When saving a newly created song, the user is prompted for a song name. After that, saving uses the existing name, and renaming from the song menu is necessary to change it.

Originally, we saved an empty song named "Untitled ##" (where ## is a unique number) when creating a new song, and required renaming to specify a custom name at all. Our heuristic evaluators noted that it was weird to create empty untitled songs, and recommended letting users manually save and name new songs.

Implementation

Most of our app is written in Java using the Android APIs, but there are native libraries to perform playback and recording. (We used native code because there were no convenient Java libraries, and implementing the functionality ourselves would have been difficult and possibly resulted in slow and buggy code. We used a pure Java / Android API implementation for playback in the prototype, and the quality was fairly terrible.) There is also a third-party library (com.leff.midi) that implements the MIDI message protocol and file format. Recording grabs audio samples from the microphone and outputs pitches, from which the compose code can create notes. Playback takes notes and sends MIDI messages to a system audio library, which produces audio output.

Beyond those, the only important backend class is Song, which encapsulates the concept of a song with a name, a mapping of tracks to instruments, and a set of notes, each of which has a track, pitch, a start time, and a duration. Songs can be written to and read from file storage; the app creates a file in private storage for each saved song. Songs can also export themselves to MIDI files.

An activity is an Android concept described as "a single, focused thing that the user can do". It's typically a single screen or view that the user can see and interact with. Our app has four activities: the main screen, the about screen, the full song list screen, and the compose screen. The main and song list activities contain SongWidgets, which are the buttons in the lists; each one corresponds to a song and has code for interacting with that song.

The compose activity implements all the various button actions, interacting with recording, playback, and file storage. It has various state including cursor position, selected track, and zoom level. It also contains a list of notes. Each note is a custom GUI widget that draws itself onto the compose screen; it keeps track of its track, pitch, start time, and duration, and adjusts its color, position, and size as appropriate.

Each note listens for touch events; if the note is tapped, it starts the edit mode. In the 'old' interface, this is a full-screen semi-transparent widget that detects swipe events and modifies the note based on their starting point, direction, and length. In the 'new' interface, this makes the various icons visible; they listen for touch events and modify the note when dragged.

The compose activity contains the undo stack, which is a list of UndoItems. An UndoItem is added whenever a change is made, and the stack is modified when the undo and redo buttons are pressed.

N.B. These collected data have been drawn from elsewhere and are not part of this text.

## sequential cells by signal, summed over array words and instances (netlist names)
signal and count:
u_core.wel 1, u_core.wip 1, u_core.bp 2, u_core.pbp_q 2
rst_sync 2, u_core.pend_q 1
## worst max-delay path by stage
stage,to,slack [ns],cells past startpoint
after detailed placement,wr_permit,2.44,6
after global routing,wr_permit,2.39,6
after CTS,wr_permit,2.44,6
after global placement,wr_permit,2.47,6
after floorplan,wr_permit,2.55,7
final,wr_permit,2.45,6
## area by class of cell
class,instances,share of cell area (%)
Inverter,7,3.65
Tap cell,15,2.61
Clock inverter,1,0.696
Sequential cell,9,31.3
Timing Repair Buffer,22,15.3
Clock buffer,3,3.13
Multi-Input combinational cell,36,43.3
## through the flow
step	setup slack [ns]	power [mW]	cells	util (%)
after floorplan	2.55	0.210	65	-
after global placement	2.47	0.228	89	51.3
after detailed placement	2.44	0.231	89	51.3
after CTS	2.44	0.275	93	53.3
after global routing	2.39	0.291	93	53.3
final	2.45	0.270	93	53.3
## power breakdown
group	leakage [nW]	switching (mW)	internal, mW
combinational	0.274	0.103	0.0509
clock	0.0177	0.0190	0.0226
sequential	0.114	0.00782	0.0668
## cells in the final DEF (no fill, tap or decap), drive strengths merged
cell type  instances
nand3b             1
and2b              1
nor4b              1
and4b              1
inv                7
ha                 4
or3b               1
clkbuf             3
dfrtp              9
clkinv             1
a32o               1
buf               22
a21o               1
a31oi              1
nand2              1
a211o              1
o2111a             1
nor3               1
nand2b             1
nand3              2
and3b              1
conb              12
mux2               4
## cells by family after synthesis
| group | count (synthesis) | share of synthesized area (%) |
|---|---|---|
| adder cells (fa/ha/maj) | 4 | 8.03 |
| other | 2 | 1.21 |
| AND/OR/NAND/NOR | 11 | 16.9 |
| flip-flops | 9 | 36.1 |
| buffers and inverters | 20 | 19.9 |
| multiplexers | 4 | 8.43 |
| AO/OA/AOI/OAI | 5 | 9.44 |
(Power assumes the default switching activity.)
File: src/rtl/kpad_pkg.sv
// Package: shared constants, register offsets and code-to-key mapping
// for the matrix keypad status controller. Assumes an 8x8 matrix packed
// two columns per 32-bit map word.
package kpad_pkg;

    localparam int NUM_ROWS   = 8;
    localparam int NUM_COLS   = 8;
    localparam int ROW_W      = $clog2(NUM_ROWS);
    localparam int COL_W      = $clog2(NUM_COLS);
    localparam int NUM_WORDS  = NUM_COLS / 2;
    localparam int HALF_SHIFT = 16;

    localparam logic [7:0] CODE_PREFIX = 8'hE0;
    localparam int         CODE_BASE   = 'h10;
    localparam int         CODE_SPAN   = NUM_ROWS * NUM_COLS;

    // register byte offsets
    localparam int OFS_CTL    = 'h00;
    localparam int OFS_DIRECT = 'h08;
    localparam int OFS_ROT    = 'h10;
    localparam int OFS_RAWMX  = 'h18;
    localparam int OFS_SCAN   = 'h20;
    localparam int OFS_MAP0   = 'h28;
    localparam int MAP_STRIDE = 'h08;
    localparam int OFS_DEB    = 'h48;

    // control word bit positions
    localparam int CTL_SCAN_REQ = 30;
    localparam int CTL_ACT_SCAN = 29;
    localparam int CTL_MFLAG    = 22;
    localparam int CTL_MEN      = 12;
    localparam int CTL_MIE      = 11;
    localparam int CTL_DFLAG    = 5;

    // scan summary layout
    localparam int SCAN_CNT_LSB = 26;
    localparam int SCAN_CNT_W   = 5;

    typedef struct packed {
        logic             ok;
        logic [ROW_W-1:0] row;
        logic [COL_W-1:0] col;
    } key_pos_t;

    // Translate an 8-bit table index into a matrix position.
    function automatic key_pos_t map_code(input logic [7:0] idx);
        key_pos_t   p;
        logic [6:0] k;
        k     = idx[6:0] - 7'(CODE_BASE);
        p.ok  = (int'(idx[6:0]) >= CODE_BASE) && (int'(idx[6:0]) < CODE_BASE + CODE_SPAN);
        if (idx[7]) begin
            p.row = k[2:0];
            p.col = k[5:3];
        end else begin
            p.row = k[5:3];
            p.col = k[2:0];
        end
        return p;
    endfunction

endpackage

File: src/rtl/kpad_code_decoder.sv
// Code decoder: consumes key codes, tracks the extended-code prefix and
// emits an accepted press/release with its row and column. Assumes one
// code per ev_valid cycle; events are dropped while the matrix is off.
module kpad_code_decoder
    import kpad_pkg::*;
(
    input  logic             clk,
    input  logic             rst_n,
    input  logic             ev_valid,
    input  logic [7:0]       ev_code,
    input  logic             matrix_en,
    output logic             acc_valid,
    output logic             acc_release,
    output logic [ROW_W-1:0] acc_row,
    output logic [COL_W-1:0] acc_col
);

    logic     ext_q;
    logic     is_prefix;
    logic     consume;
    key_pos_t pos;

    // Classify the incoming code and look up its position.
    always_comb begin
        is_prefix   = (ev_code == CODE_PREFIX);
        consume     = ev_valid && !is_prefix && matrix_en;
        pos         = map_code({ext_q, ev_code[6:0]});
        acc_valid   = consume && pos.ok;
        acc_release = ev_code[7];
        acc_row     = pos.row;
        acc_col     = pos.col;
    end

    // Extended flag: set by the prefix, cleared by the next consumed code.
    always_ff @(posedge clk) begin
        if (!rst_n)
            ext_q <= 1'b0;
        else if (ev_valid && is_prefix)
            ext_q <= 1'b1;
        else if (consume)
            ext_q <= 1'b0;
    end

endmodule

File: src/rtl/kpad_key_tracker.sv
// Key tracker: holds the packed key map words, the held-key count and
// the scan summary. Accepted events take priority over software writes
// to the map words and the summary in the same cycle.
module kpad_key_tracker
    import kpad_pkg::*;
#(
    parameter int DATA_W = 32
) (
    input  logic                             clk,
    input  logic                             rst_n,
    input  logic                             acc_valid,
    input  logic                             acc_release,
    input  logic [ROW_W-1:0]                 acc_row,
    input  logic [COL_W-1:0]                 acc_col,
    input  logic [NUM_WORDS-1:0]             sw_wr_map,
    input  logic                             sw_wr_scan,
    input  logic [DATA_W-1:0]                sw_wdata,
    output logic [NUM_WORDS-1:0][DATA_W-1:0] map_words,
    output logic [DATA_W-1:0]                scan_q,
    output logic                             key_changed
);

    localparam int CNT_W  = $clog2(NUM_ROWS * NUM_COLS + 1);
    localparam int BIT_W  = $clog2(DATA_W);
    localparam int WSEL_W = $clog2(NUM_WORDS);

    logic [NUM_WORDS-1:0][DATA_W-1:0] map_nxt;
    logic [WSEL_W-1:0] wsel;
    logic [BIT_W-1:0]  bit_idx;
    logic              cur_set;
    logic [CNT_W-1:0]  cnt_q;
    logic [CNT_W-1:0]  cnt_nxt;
    logic [ROW_W-1:0]  found_row;
    logic [COL_W-1:0]  found_col;
    logic [7:0]        rowcol;
    logic [DATA_W-1:0] scan_nxt;

    // Locate the event's bit and decide whether it changes state.
    always_comb begin
        wsel        = acc_col[COL_W-1:1];
        bit_idx     = BIT_W'(acc_row) + (acc_col[0] ? BIT_W'(HALF_SHIFT) : '0);
        cur_set     = map_words[wsel][bit_idx];
        key_changed = acc_valid && (acc_release ? cur_set : !cur_set);
    end

    for (genvar w = 0; w < NUM_WORDS; w++) begin : g_word
        logic [DATA_W-1:0] word_q;
        logic [DATA_W-1:0] word_nxt;

        // Next value of one map word: event first, else software write.
        always_comb begin
            word_nxt = word_q;
            if (acc_valid) begin
                if (key_changed && (wsel == WSEL_W'(w)))
                    word_nxt[bit_idx] = !word_q[bit_idx];
            end else if (sw_wr_map[w]) begin
                word_nxt = sw_wdata;
            end
        end

        // Map word storage.
        always_ff @(posedge clk) begin
            if (!rst_n)
                word_q <= '0;
            else
                word_q <= word_nxt;
        end

        assign map_words[w] = word_q;
        assign map_nxt[w]   = word_nxt;
    end

    // Held-key count follows each state-changing event.
    always_comb begin
        cnt_nxt = cnt_q;
        if (key_changed)
            cnt_nxt = acc_release ? cnt_q - CNT_W'(1) : cnt_q + CNT_W'(1);
    end

    // Fixed-order search for the first held key in the updated map.
    always_comb begin
        found_row = '0;
        found_col = '0;
        for (int c = NUM_COLS - 1; c >= 0; c--) begin
            for (int r = NUM_ROWS - 1; r >= 0; r--) begin
                if (map_nxt[c / 2][r + HALF_SHIFT * (c % 2)]) begin
                    found_row = ROW_W'(r);
                    found_col = COL_W'(c);
                end
            end
        end
    end

    // Rebuild the scan summary for an accepted event.
    always_comb begin
        if (cnt_nxt != CNT_W'(1))
            rowcol = 8'hFF;
        else if (acc_release)
            rowcol = {1'b0, found_row, 1'b0, found_col};
        else
            rowcol = {1'b0, acc_row, 1'b0, acc_col};
        scan_nxt = '0;
        scan_nxt[SCAN_CNT_LSB +: SCAN_CNT_W] = cnt_nxt[SCAN_CNT_W-1:0];
        scan_nxt[7:0] = rowcol;
    end

    // Count and summary storage.
    always_ff @(posedge clk) begin
        if (!rst_n) begin
            cnt_q  <= '0;
            scan_q <= '0;
        end else begin
            cnt_q <= cnt_nxt;
            if (acc_valid)
                scan_q <= scan_nxt;
            else if (sw_wr_scan)
                scan_q <= sw_wdata;
        end
    end

endmodule

File: src/rtl/kpad_reg_bank.sv
// Register bank: address decode, control word with sticky flags, plain
// storage registers with clear-on-read flags, registered read data and
// the interrupt line. Assumes at most one of read or write per offset.
module kpad_reg_bank
    import kpad_pkg::*;
#(
    parameter int ADDR_W = 8,
    parameter int DATA_W = 32
) (
    input  logic                             clk,
    input  logic                             rst_n,
    input  logic                             reg_wr,
    input  logic                             reg_rd,
    input  logic [ADDR_W-1:0]                reg_addr,
    input  logic [DATA_W-1:0]                reg_wdata,
    input  logic                             key_changed,
    input  logic [NUM_WORDS-1:0][DATA_W-1:0] map_words,
    input  logic [DATA_W-1:0]                scan_q,
    output logic [NUM_WORDS-1:0]             sw_wr_map,
    output logic                             sw_wr_scan,
    output logic                             matrix_en,
    output logic [DATA_W-1:0]                reg_rdata,
    output logic                             irq
);

    logic [DATA_W-1:0] ctl_q, ctl_nxt;
    logic [DATA_W-1:0] direct_q, rot_q, rot_nxt, rawmx_q, rawmx_nxt, deb_q;
    logic [DATA_W-1:0] rd_val;
    logic              rd_ctl, wr_ctl, rd_rot, rd_rawmx, irq_set;

    // Offset decode for the storage registers.
    always_comb begin
        rd_ctl     = reg_rd && (reg_addr == ADDR_W'(OFS_CTL));
        wr_ctl     = reg_wr && (reg_addr == ADDR_W'(OFS_CTL));
        rd_rot     = reg_rd && (reg_addr == ADDR_W'(OFS_ROT));
        rd_rawmx   = reg_rd && (reg_addr == ADDR_W'(OFS_RAWMX));
        sw_wr_scan = reg_wr && (reg_addr == ADDR_W'(OFS_SCAN));
    end

    for (genvar i = 0; i < NUM_WORDS; i++) begin : g_map_wr
        assign sw_wr_map[i] = reg_wr && (reg_addr == ADDR_W'(OFS_MAP0 + MAP_STRIDE * i));
    end

    assign matrix_en = ctl_q[CTL_MEN];

    // Interrupt qualification for a state-changing event.
    always_comb begin
        irq_set = key_changed
               && (ctl_q[CTL_SCAN_REQ] || ctl_q[CTL_ACT_SCAN])
               && ctl_q[CTL_MIE];
    end

    // Control word: read clears flags, write drops scan request, event sets flag.
    always_comb begin
        ctl_nxt = ctl_q;
        if (rd_ctl) begin
            ctl_nxt[CTL_MFLAG] = 1'b0;
            ctl_nxt[CTL_DFLAG] = 1'b0;
        end
        if (wr_ctl) begin
            ctl_nxt = reg_wdata;
            ctl_nxt[CTL_SCAN_REQ] = 1'b0;
        end
        if (irq_set)
            ctl_nxt[CTL_MFLAG] = 1'b1;
    end

    // Clear-on-read flags of the rotary and raw matrix registers.
    always_comb begin
        rot_nxt = rot_q;
        if (rd_rot) begin
            rot_nxt[31] = 1'b0;
            rot_nxt[30] = 1'b0;
            rot_nxt[15] = 1'b0;
            rot_nxt[14] = 1'b0;
        end
        if (reg_wr && (reg_addr == ADDR_W'(OFS_ROT)))
            rot_nxt = reg_wdata;
        rawmx_nxt = rawmx_q;
        if (rd_rawmx)
            rawmx_nxt[31] = 1'b0;
        if (reg_wr && (reg_addr == ADDR_W'(OFS_RAWMX)))
            rawmx_nxt = reg_wdata;
    end

    // Read multiplexer; unknown offsets return zero.
    always_comb begin
        rd_val = '0;
        case (reg_addr)
            ADDR_W'(OFS_CTL):    rd_val = ctl_q;
            ADDR_W'(OFS_DIRECT): rd_val = direct_q;
            ADDR_W'(OFS_ROT):    rd_val = rot_q;
            ADDR_W'(OFS_RAWMX):  rd_val = rawmx_q;
            ADDR_W'(OFS_SCAN):   rd_val = scan_q;
            ADDR_W'(OFS_DEB):    rd_val = deb_q;
            default:             rd_val = '0;
        endcase
        for (int i = 0; i < NUM_WORDS; i++) begin
            if (reg_addr == ADDR_W'(OFS_MAP0 + MAP_STRIDE * i))
                rd_val = map_words[i];
        end
    end

    // Register storage, read data and interrupt line.
    always_ff @(posedge clk) begin
        if (!rst_n) begin
            ctl_q     <= '0;
            direct_q  <= '0;
            rot_q     <= '0;
            rawmx_q   <= '0;
            deb_q     <= '0;
            reg_rdata <= '0;
            irq       <= 1'b0;
        end else begin
            ctl_q   <= ctl_nxt;
            rot_q   <= rot_nxt;
            rawmx_q <= rawmx_nxt;
            if (reg_wr && (reg_addr == ADDR_W'(OFS_DIRECT)))
                direct_q <= reg_wdata;
            if (reg_wr && (reg_addr == ADDR_W'(OFS_DEB)))
                deb_q <= reg_wdata;
            if (reg_rd)
                reg_rdata <= rd_val;
            if (irq_set)
                irq <= 1'b1;
            else if (rd_ctl)
                irq <= 1'b0;
        end
    end

endmodule

File: src/rtl/kpad_matrix_ctrl.sv
// Top level of the matrix keypad status controller: joins the code
// decoder, the key tracker and the register bank. Assumes a single
// clock domain and codes already debounced upstream.
module kpad_matrix_ctrl
    import kpad_pkg::*;
#(
    parameter int ADDR_W = 8,
    parameter int DATA_W = 32
) (
    input  logic              clk,
    input  logic              rst_n,
    input  logic              ev_valid,
    input  logic [7:0]        ev_code,
    input  logic              reg_wr,
    input  logic              reg_rd,
    input  logic [ADDR_W-1:0] reg_addr,
    input  logic [DATA_W-1:0] reg_wdata,
    output logic [DATA_W-1:0] reg_rdata,
    output logic              irq
);

    logic                             matrix_en;
    logic                             acc_valid;
    logic                             acc_release;
    logic [ROW_W-1:0]                 acc_row;
    logic [COL_W-1:0]                 acc_col;
    logic [NUM_WORDS-1:0]             sw_wr_map;
    logic                             sw_wr_scan;
    logic [NUM_WORDS-1:0][DATA_W-1:0] map_words;
    logic [DATA_W-1:0]                scan_q;
    logic                             key_changed;

    kpad_code_decoder u_dec (
        .clk         (clk),
        .rst_n       (rst_n),
        .ev_valid    (ev_valid),
        .ev_code     (ev_code),
        .matrix_en   (matrix_en),
        .acc_valid   (acc_valid),
        .acc_release (acc_release),
        .acc_row     (acc_row),
        .acc_col     (acc_col)
    );

    kpad_key_tracker #(.DATA_W(DATA_W)) u_trk (
        .clk         (clk),
        .rst_n       (rst_n),
        .acc_valid   (acc_valid),
        .acc_release (acc_release),
        .acc_row     (acc_row),
        .acc_col     (acc_col),
        .sw_wr_map   (sw_wr_map),
        .sw_wr_scan  (sw_wr_scan),
        .sw_wdata    (reg_wdata),
        .map_words   (map_words),
        .scan_q      (scan_q),
        .key_changed (key_changed)
    );

    kpad_reg_bank #(.ADDR_W(ADDR_W), .DATA_W(DATA_W)) u_regs (
        .clk         (clk),
        .rst_n       (rst_n),
        .reg_wr      (reg_wr),
        .reg_rd      (reg_rd),
        .reg_addr    (reg_addr),
        .reg_wdata   (reg_wdata),
        .key_changed (key_changed),
        .map_words   (map_words),
        .scan_q      (scan_q),
        .sw_wr_map   (sw_wr_map),
        .sw_wr_scan  (sw_wr_scan),
        .matrix_en   (matrix_en),
        .reg_rdata   (reg_rdata),
        .irq         (irq)
    );

endmodule

File: config.mk
export PLATFORM = sky130hd
export DESIGN_NAME = kpad_matrix_ctrl
export DESIGN_NICKNAME = d
export VERILOG_FILES = /design/src/rtl/kpad_pkg.sv /design/src/rtl/kpad_code_decoder.sv /design/src/rtl/kpad_key_tracker.sv /design/src/rtl/kpad_reg_bank.sv /design/src/rtl/kpad_matrix_ctrl.sv
export SDC_FILE = /design/constraint.sdc
export NUM_CORES = 1
export LEC_CHECK = 0
export ABC_AREA = 1
export BUFFER_PORTS_ARGS = -buffer_cell sky130_fd_sc_hd__buf_4
export CAP_MARGIN = 20
export CELL_PAD_IN_SITES_DETAIL_PLACEMENT = 0
export CELL_PAD_IN_SITES_GLOBAL_PLACEMENT = 1
export CORE_ASPECT_RATIO = 1.75
export CORE_MARGIN = 4
export CORE_UTILIZATION = 44
export DETAILED_ROUTE_END_ITERATION = 8
export PLACE_DENSITY_LB_ADDON = 0.1
export SLEW_MARGIN = 10
export SYNTH_ARGS = -nofsm -noshare
export SYNTH_HDL_FRONTEND = slang
export SYNTH_HIERARCHICAL = 1
export SYNTH_SLANG_ARGS = --single-unit
File: constraint.sdc
create_clock -name clk -period 9.4 [get_ports clk]
set_clock_uncertainty 0.15 [all_clocks]
set_input_delay 1.88 -clock clk [delete_from_list [all_inputs] [get_ports clk]]
set_output_delay 1.88 -clock clk [all_outputs]
set_load 0.03 [all_outputs]
## Word level (Yosys, flattened, before mapping)

Cells that the tools add are included.

| storage, ports and cells | value |
|---|---|
| bits in registers | 360 |
| input bits | 53 |
| output and inout port bits | 33 |
| logic and storage cells | 282 |

| cells by class | value |
|---|---|
| $add $sub $neg | 4 |
| order comparisons | 5 |
| equal/unequal tests | 18 |
| muxes and demuxes | 181 |
| bitwise operators | 1 |
| reductions and logical operators | 50 |

Operators by type and width:

| kind | count |
|---|---|
| 2-to-1 mux 32 bit | 19 |
| 2-to-1 mux 3 bit | 127 |
| case mux 32 bit (6 select lines) | 1 |
| bitwise mux 32 bit | 4 |
| binary-select mux 32 bit (select 2 bit) | 1 |
| 2-to-1 mux 31 bit | 2 |
| == test 8 x 6 -> 1 bit, second input constant | 4 |
| logical AND 1 bit | 26 |
| binary-select mux 1 bit (select 5 bit) | 5 |
| 2-to-1 mux 23 bit | 1 |
| 2-to-1 mux 7 bit | 3 |
| nonzero test 2 bit | 10 |
| == test 8 x 5 -> 1 bit, second input constant | 2 |
| == test 8 x 7 -> 1 bit, second input constant | 2 |
| 2-to-1 mux 1 bit | 13 |
| == test 8 x 4 -> 1 bit, second input constant | 1 |
| == test 8 bit, second input constant | 1 |
| logical NOT 8 bit | 1 |
| 2-to-1 mux 8 bit | 1 |
| inequality test 2 bit, second input constant | 4 |
| AND reduction 2 bit | 4 |
| adder 7 x 1 -> 7 bit, second input constant | 1 |
| >= comparator 7 x 5 -> 1 bit, second input constant | 1 |
| less-than comparator 7 bit, second input constant | 1 |
| 18 further kinds | 24 |

## Depth between registers and ports, before layout

| depth | value |
|---|---|
| depth after elaboration | 79 |
| gate-level depth with buffers | 89 |
| gate-level depth less buffers | 86 |

## Hierarchy

The synthesis kept the hierarchy.

Modules (own cells, without submodules):

| module | times used | cells an instance | area an instance (um2) | seq. area each (um2) |
|---|---|---|---|---|
| kpad_reg_bank | 1 | 1,532 | 9,694.3 | 3,843.7 |
| kpad_key_tracker | 1 | 1,544 | 9,685.5 | 3,343.2 |
| kpad_code_decoder | 1 | 38 | 211.5 | 20.0 |

## Worst setup path after synthesis

OpenSTA, ideal clock, no wires.

| timing path | value |
|---|---|
| kind | input -> register |
| start point | input ev_code[4] |
| end point | register u_trk.scan_q[4] |
| library setup time | 130 ps |
| arrival time | 7,071 ps |
| required time | 9,120 ps |
| slack | 2,049 ps |
| stages on the path | 81 |
| buffers on the path | 3 |
| cells stage by stage | inv_2 > ha_1 > nand2_1 > o21ai_0 > buf_2 > buf_2 > nand2_1 > nand2_1 > nand2_1 > nand2_1 > nor2_1 > nor2_1 > nor2_2 > nand2_1 > nand2_2 > nand3_4 > nor2_4 > buf_4 > (+45 left out) > nand2_1 > nand2_1 > nand2_1 > nand2_1 > nand2_1 > nand2_1 > nand2_1 > nand2_1 > nand2_1 > nand2_1 > nand2_1 > nand2_1 > nand2_1 > nand2_1 > nand2_1 > nand2_1 > nand2_1 > a21oi_2 |

| between the ends | value |
|---|---|
| longest elaborated chain between the ends | 79 |
| elaborated cells on any way between the ends | 125 |
| those cells by class | add/sub (2); order compare (4); eq/ne (5); mux (96); reduce/logical (18) |

RTL lines:

| element | line | text |
|---|---|---|
| start: declaration | kpad_matrix_ctrl.sv:13 | `input logic [7:0] ev_code,` |
| subtractor 6 x 5 -> 6 bit (*) | kpad_pkg.sv:49 | `k = idx[6:0] - 7'(CODE_BASE);` |
| 2-to-1 mux 6 bit (*) | kpad_pkg.sv:51 | `if (idx[7]) begin` |
| net acc_col[2] | kpad_matrix_ctrl.sv:26 | `logic [COL_W-1:0] acc_col;` |
| binary-select mux 32 bit (select 2 bit) | kpad_key_tracker.sv:42 | `cur_set = map_words[wsel][bit_idx];` |
| 2-to-1 mux 32 bit (not written as such) | kpad_key_tracker.sv:42 |  |
| binary-select mux 1 bit (select 5 bit) | kpad_key_tracker.sv:42 |  |
| 2-to-1 mux 1 bit (not written as such) | kpad_key_tracker.sv:42 |  |
| logical NOT 1 bit | kpad_key_tracker.sv:43 | `key_changed = acc_valid && (acc_release ? cur_set : !cur_set);` |
| 2-to-1 mux 1 bit | kpad_key_tracker.sv:43 |  |
| logical AND 1 bit | kpad_key_tracker.sv:43 |  |
| logical AND 1 bit | kpad_key_tracker.sv:54 | `if (key_changed && (wsel == WSEL_W'(w)))` |
| 2-to-1 mux 32 bit | kpad_key_tracker.sv:54 |  |
| 2-to-1 mux 32 bit | kpad_key_tracker.sv:53 | `if (acc_valid) begin` |
| 2-to-1 mux 3 bit (64 in series) | kpad_key_tracker.sv:86 | `if (map_nxt[c / 2][r + HALF_SHIFT * (c % 2)]) begin` |
| 2-to-1 mux 7 bit | kpad_key_tracker.sv:98 | `else if (acc_release)` |
| 2-to-1 mux 8 bit (*) | kpad_key_tracker.sv:96 | `if (cnt_nxt != CNT_W'(1))` |
| 2-to-1 mux 31 bit (*) | kpad_key_tracker.sv:114 | `if (acc_valid)` |
| end signal: assignment | kpad_key_tracker.sv:115 | `scan_q <= scan_nxt;` |
| end signal: assignment | kpad_key_tracker.sv:117 | `scan_q <= sw_wdata;` |
| end: declaration | kpad_key_tracker.sv:19 | `output logic [DATA_W-1:0] scan_q,` |

Mark *: on every way through the listed nets, which the timed path passes. The rest lies on a longest branch. The select of a mux whose other input is x is not followed.
A chain may end at the register's enable or synchronous reset.

## Worst setup path in the final report

| timing path | value |
|---|---|
| start point | input ev_code[1] |
| end point | register u_trk.scan_q[4] |

| between the ends | value |
|---|---|
| elaborated cells on any way between the ends | 126 |
| those cells by class | add/sub (2); order compare (4); eq/ne (5); mux (97); reduce/logical (18) |

RTL lines:

| element | line | text |
|---|---|---|
| subtractor 6 x 5 -> 6 bit (*) | kpad_pkg.sv:49 |  |
| 2-to-1 mux 6 bit (*) | kpad_pkg.sv:51 |  |
| net acc_row[1] | kpad_matrix_ctrl.sv:25 | `logic [ROW_W-1:0] acc_row;` |
| adder 3 x 5 -> 5 bit (*) | kpad_key_tracker.sv:41 | `bit_idx = BIT_W'(acc_row) + (acc_col[0] ? BIT_W'(HALF_SHIFT) : '0);` |
| branches (longest 73 deep; another with less-than comparator 5 x 6 -> 1 bit) | -- |  |
| 2-to-1 mux 8 bit (*) | kpad_key_tracker.sv:96 |  |
| 2-to-1 mux 31 bit (*) | kpad_key_tracker.sv:114 |  |

Mark *: on every way through the listed nets, which the timed path passes. The select of a mux whose other input is x is not followed.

When the user saves a song, the compose activity converts its internal data structures into a Song, and saves it to file storage.

We planned to play back notes in other tracks while recording, à la overdubbing, so that users could more easily create harmonies when recording different tracks, but the microphone picked up the notes and it messed up the pitch detection. We considered something like disabling that feature unless headphones were plugged in, but concluded it wasn't worth it."Describe the internals of your implementation, but keep the discussion on a high level. Discuss important design decisions you made in the implementation. Also discuss how implementation problems may have affected the usability of your interface."

Evaluation

Our users were friends from our living groups who had varying levels of interest in music. While they're all MIT students and so might not be generally representative, MIT students seem to have a pretty wide range of musical inclination and so weren't a particularly bad sampling of our user population, though most of them were programmers (don't think any of them had programmed on Android before, though). Our app aims to be usable by people with varying levels of music experience and who are probably somewhat younger, creative and tech-savvy enough to carry a smart phone.